ABOUT THIS EXERCISE = Write out every line below that contains "above".
*** DATASET RECORDS
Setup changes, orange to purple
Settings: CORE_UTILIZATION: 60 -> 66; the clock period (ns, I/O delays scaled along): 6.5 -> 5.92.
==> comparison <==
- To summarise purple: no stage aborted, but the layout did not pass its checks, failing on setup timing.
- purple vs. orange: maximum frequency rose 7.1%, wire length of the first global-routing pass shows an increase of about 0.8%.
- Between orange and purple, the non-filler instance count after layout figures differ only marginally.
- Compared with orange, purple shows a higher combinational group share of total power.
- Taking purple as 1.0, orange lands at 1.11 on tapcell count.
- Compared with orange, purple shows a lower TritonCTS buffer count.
## build 36
==> flow/design.v (excerpt) <==
module axi_gpio #(
    parameter int N_GPIOS = 32,
    parameter int AXI_ADDR_WIDTH = 12,
    parameter int AXI_DATA_WIDTH = 32
)(
   input aclk,
   input aresetn, 
   input  logic [N_GPIOS-1:0] gpio_in_raw ,
   output logic [N_GPIOS-1:0] gpio_out,
   output logic irq,  
   output logic arready,
   input logic [AXI_ADDR_WIDTH-1:0] araddr,
   input logic arvalid,
   output logic [AXI_DATA_WIDTH-1:0] rdata,
   output logic [1:0] rresp,
   output logic rvalid,
   input logic rready,
   input logic wvalid,
   output logic wready,
   input logic [AXI_DATA_WIDTH-1:0] wdata,
   input logic [AXI_DATA_WIDTH/8-1:0] wstrb,
   input logic bready,
   output logic bvalid,
   output logic [1:0] bresp,
   output logic awready,
   input logic [AXI_ADDR_WIDTH-1:0] awaddr,
   input logic awvalid
);
Settings: LEC_CHECK=0, CAP_MARGIN=40, CELL_PAD_IN_SITES_DETAIL_PLACEMENT=1, CORE_MARGIN=8, CORE_UTILIZATION=40, GPL_TIMING_DRIVEN=0, MIN_ROUTING_LAYER=met2, SLEW_MARGIN=0, TNS_END_PERCENT=85; clock period 5.0 ns.
run.sh (not shown) runs the stock make flow with config.mk's settings and CLKGATE_MAP_FILE=.
Build 36 finished every stage and its layout cleared the timing, design-rule and antenna checks.
diff inputs: build 36 => build 16
- swapping 40 for 20 in CAP_MARGIN
- swapping 0 for 20 in SLEW_MARGIN
- clearing CELL_PAD_IN_SITES_DETAIL_PLACEMENT, which used to be 1
- swapping 8 for 2 in CORE_MARGIN
- putting SETUP_SLACK_MARGIN at 1.0 where nothing was set
- clearing TNS_END_PERCENT, which used to be 85
- clearing GPL_TIMING_DRIVEN, which used to be 0
- clearing MIN_ROUTING_LAYER, which used to be met2
- swapping 40 for 57 in CORE_UTILIZATION
- swapping 5.0 for 3.75 in the clock period (ns, I/O delays scaled along)
Results
On logic depth of the worst register-to-register path, the lower figure sits with build 16, not build 36.
Looking at setup fix buffers added after clock tree synthesis, build 16 sits above build 36.
Build 16 reports its slowest cell on the critical path as sky130_fd_sc_hd__or4_4 while build 36 reports sky130_fd_sc_hd__a22oi_1.
In the tables for build 16 and build 36, relative area change from synthesis to final layout reads higher with build 36.
Global-route usage: build 16 and build 36 compared, lower one is build 16
The setup slack of build 16 is larger than that of build 36.
> inputs changed (build 16 -> build 75)
- changing CAP_MARGIN from 20 to 15
- setting TNS_END_PERCENT to 5 for the first time
- changing CORE_UTILIZATION from 57 to 68
- setting CTS_CLUSTER_SIZE to 21 for the first time
- changing SETUP_SLACK_MARGIN from 1.0 to 0.55
- changing the clock period (ns, I/O delays scaled along) from 3.75 to 2.12
### Flow results
- The final report for build 75 shows a completed flow and a layout that fails verification, specifically negative setup slack.
- When build 75 is measured against build 16, its post-placement worst setup slack turns out 1.04 ns lower.
- Relative to build 16, total power after layout increased by 83% in build 75.
- Against build 16, count of clock-buffer cells in the layout in build 75 fell by a few percent.
- Against build 16 as the reference, build 75 delivers a higher design area.
- Comparing build 16 and build 75, the lower met2 global-route usage was measured on build 16.
--- input diff build 75..build 78 ---
- TNS_END_PERCENT removed (was 5)
- PLACE_DENSITY newly set to 0.95
- SETUP_SLACK_MARGIN removed (was 0.55)
- CORE_UTILIZATION changed from 68 to 71
- CTS_CLUSTER_SIZE changed from 21 to 33
- CAP_MARGIN changed from 15 to 20
- the clock period (ns, I/O delays scaled along) changed from 2.12 to 1.95
==> results <==
Build 78 never completed; the flow aborted with a tool error in 5_1_grt.
The floorplan core density in build 78 sits 3.1 points above the value recorded for build 75.
Compared with build 75, in build 78 proportion of register bits with asynchronous set or reset after synthesis ~0 delta; die outline width -about 2%.
The higher placement-stage worst setup slack of build 75 and build 78 is in build 75.
Diff build 75 -> build 78 | global placer's final weighted congestion | increase of 8.0%
Build 78 against build 75; total cell area at the placement stage is up slightly.

* * *

Starting RTL as in the previous note.
Settings: LEC_CHECK=0, ABC_AREA=0, CAP_MARGIN=10, CELL_PAD_IN_SITES_DETAIL_PLACEMENT=2, CORE_MARGIN=3, CORE_UTILIZATION=48, CTS_CLUSTER_DIAMETER=183, CTS_CLUSTER_SIZE=54, GPL_ROUTABILITY_DRIVEN=0, GPL_TIMING_DRIVEN=1, HOLD_SLACK_MARGIN=0.15, MIN_ROUTING_LAYER=met2, PLACE_DENSITY=0.91, SETUP_SLACK_MARGIN=0.19, SLEW_MARGIN=5, TNS_END_PERCENT=55; clock period 2.56 ns.
The starting point died in clock tree synthesis, error DPL-0033.
==> next run, changes <==
Settings changed: ABC_AREA 0 to default, CAP_MARGIN 10 to 20, CELL_PAD_IN_SITES_DETAIL_PLACEMENT 2 to default, CORE_MARGIN 3 to 2, CORE_UTILIZATION 48 to 70, CTS_CLUSTER_DIAMETER 183 to default, CTS_CLUSTER_SIZE 54 to 15, GPL_ROUTABILITY_DRIVEN 0 to default, GPL_TIMING_DRIVEN 1 to default, HOLD_SLACK_MARGIN 0.15 to default, MIN_ROUTING_LAYER met2 to default, PLACE_DENSITY 0.91 to default, SETUP_SLACK_MARGIN 0.19 to default, SLEW_MARGIN 5 to 20, TNS_END_PERCENT 55 to default.
Clock period 2.56 ns to 2.57 ns, I/O delays scaled along.
The changed run finished with setup timing left.
Die size goes down by 32%.
Synthesized area stays the same.
Synthesized cell count is unchanged.

* * *

== job 1420 ==
Starting RTL as in the previous note.
export LEC_CHECK = 0
export CAP_MARGIN = 25
export CELL_PAD_IN_SITES_DETAIL_PLACEMENT = 1
export CORE_MARGIN = 2
export CORE_UTILIZATION = 49
export CTS_CLUSTER_DIAMETER = 377
export GPL_ROUTABILITY_DRIVEN = 1
export GPL_TIMING_DRIVEN = 0
export MIN_ROUTING_LAYER = met2
export SETUP_SLACK_MARGIN = 0.45
export SLEW_MARGIN = 20
export TNS_END_PERCENT = 20
create_clock -name core_clock -period 2.7 [get_ports {aclk}]
The layout from job 1420, despite a flow that completed every stage, fails the layout checks, with the failing checks listed as setup timing.
diff inputs: job 1420 => job 3516
==> flow/config.mk <==
export PLATFORM = sky130hd
export DESIGN_NAME = axi_gpio
export DESIGN_NICKNAME = axi_gpio
export VERILOG_FILES = /design/flow/design.v
export SDC_FILE = /design/flow/constraint.sdc
export NUM_CORES = 4
export LEC_CHECK = 0
export CAP_MARGIN = 20
export CORE_MARGIN = 2
export CORE_UTILIZATION = 71
export CTS_CLUSTER_SIZE = 15
export SETUP_SLACK_MARGIN = -0.18
export SLEW_MARGIN = 20
==> flow/constraint.sdc <==
create_clock -name core_clock -period 2.21 [get_ports {aclk}]
set_input_delay 0.4420 -clock core_clock [delete_from_list [all_inputs] [get_ports {aclk}]]
set_output_delay 0.4420 -clock core_clock [all_outputs]
set_load 0.01 [all_outputs]
Findings:
- Job 3516 -> stages 100% | layout checks FAIL | setup timing
- Diff job 1420 and job 3516: setup TNS higher in job 1420
- Looking at sequential share of layout area across job 1420 and job 3516, the one that comes out higher is job 3516.
- What job 1420 reported for first-iteration DRC count has to be multiplied by 0.34 to get the figure for job 3516.
- Worst setup path startpoint = irq_status_q[18]$_DFF_PN0_: job 1420; worst setup path startpoint = irq_status_q[9]$_DFF_PN0_: job 3516
- Per the comparison of job 3516 with job 1420, yosys stat chip area closely matched the old numbers; area enclosed by the die boundary decreased by 31% relative to the old numbers; static leakage power decreased by about 1.2% relative to the old numbers; detailed-route via count decreased by 10980 relative to the old numbers.
Inputs modified between job 3516 and job 9747:
diff --git a/flow/config.mk b/flow/config.mk
--- a/flow/config.mk
+++ b/flow/config.mk
@@ -10,3 +10 @@
-export CORE_UTILIZATION = 71
-export CTS_CLUSTER_SIZE = 15
-export SETUP_SLACK_MARGIN = -0.18
+export CORE_UTILIZATION = 40
==> flow/constraint.sdc <==
create_clock -name core_clock -period 3.82 [get_ports {aclk}]
set_input_delay 0.7640 -clock core_clock [delete_from_list [all_inputs] [get_ports {aclk}]]
set_output_delay 0.7640 -clock core_clock [all_outputs]
set_load 0.01 [all_outputs]
[summary]
Job 9747: no failed stages, no open violations at the end. Job 9747 against job 3516: cell count rose by 315; post-cts repair resize count fell by 22; non-clock buffer count fell by 50%; aggregate routed wire length fell by about 12%. Clock-cell share of area in job 9747 is 0.93 points higher than in job 3516.
What job 1551 does differently from job 9747 at the input level:
diff --git a/flow/config.mk b/flow/config.mk
--- a/flow/config.mk
+++ b/flow/config.mk
@@ -7,0 +8 @@
+export ABC_AREA = 1
@@ -10 +11,2 @@
-export CORE_UTILIZATION = 40
+export CORE_UTILIZATION = 72
+export PLACE_DENSITY_LB_ADDON = 0.13
==> flow/constraint.sdc <==
create_clock -name core_clock -period 2.56 [get_ports {aclk}]
set_input_delay 0.5120 -clock core_clock [delete_from_list [all_inputs] [get_ports {aclk}]]
set_output_delay 0.5120 -clock core_clock [all_outputs]
set_load 0.01 [all_outputs]
[summary]
In job 1551 the implementation completed, yet the final layout does not meet the checks, the culprit being setup timing.
Wire length | job 1551 above job 9747
Beginning of the critical path = irq_status_q[22]$_DFF_PN0_: job 1551; beginning of the critical path = irq_status_q[9]$_DFF_PN0_: job 9747
Compared with job 9747, job 1551 shows via count higher by 30%.
The final cell count without fillers reported for job 1551 is greater than that of job 9747 by 687.
Path category of the worst min-delay check = in2reg: job 1551; path category of the worst min-delay check = in2async: job 9747
On leakage component of the power, job 9747 beats job 1551.
Compared to job 9747, job 1551 shows a narrower setup margin.
Job 1551 vs job 9747 on design area: job 1551 is the higher one.
Clock power share in job 1551 is 5.4 points lower than in job 9747
For job 6630, these inputs were changed with respect to job 1551:
diff --git a/flow/config.mk b/flow/config.mk
--- a/flow/config.mk
+++ b/flow/config.mk
@@ -8 +7,0 @@
-export ABC_AREA = 1
@@ -11,2 +10 @@
-export CORE_UTILIZATION = 72
-export PLACE_DENSITY_LB_ADDON = 0.13
+export CORE_UTILIZATION = 43
==> flow/constraint.sdc <==
create_clock -name core_clock -period 3.82 [get_ports {aclk}]
set_input_delay 0.7640 -clock core_clock [delete_from_list [all_inputs] [get_ports {aclk}]]
set_output_delay 0.7640 -clock core_clock [all_outputs]
set_load 0.01 [all_outputs]
Notes after the runs:
Job 6630: flow completed, timing, DRC and antenna clean. Side by side, die boundary width turned out higher in job 6630 than in job 1551. Comparing job 6630 and job 1551, the lower sequential portion of the cell area was measured on job 1551. From job 1551 to job 6630 the numbers moved as follows: detail-routed net length per standard cell moved up, register share after synthesis moved up, total cell area reported by yosys after synthesis moved down. Compared with job 1551, overall power consumption in job 6630 decreased by more than a quarter.
diff inputs: job 6630 => job 8814
diff --git a/flow/config.mk b/flow/config.mk
--- a/flow/config.mk
+++ b/flow/config.mk
@@ -8 +8 @@
-export CAP_MARGIN = 20
+export CAP_MARGIN = 15
@@ -10 +10,3 @@
-export CORE_UTILIZATION = 43
+export CORE_UTILIZATION = 68
+export CTS_CLUSTER_SIZE = 21
+export SETUP_SLACK_MARGIN = -0.2
==> flow/constraint.sdc <==
create_clock -name core_clock -period 2.12 [get_ports {aclk}]
set_input_delay 0.4240 -clock core_clock [delete_from_list [all_inputs] [get_ports {aclk}]]
set_output_delay 0.4240 -clock core_clock [all_outputs]
set_load 0.01 [all_outputs]
--- outcome ---
Finished, but not clean: job 8814, with setup timing. Job 6630 -> job 8814: wire length on met3 increased by more than half. What job 8814 reported for power density over the cells has to be multiplied by 0.60 to get the figure for job 6630. On smallest hold slack, the lower figure sits with job 6630, not job 8814. Against job 6630, job 8814 comes in 9.6% higher on finished layout cell area. Against job 6630, job 8814 comes in about 70% higher on first-iteration DRC count.
Power figures rest on the tool's default switching activity, not on a simulated workload.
******
RESPONSE AREA =
Looking at setup fix buffers added after clock tree synthesis, build 16 sits above build 36.
The floorplan core density in build 78 sits 3.1 points above the value recorded for build 75.
Wire length | job 1551 above job 9747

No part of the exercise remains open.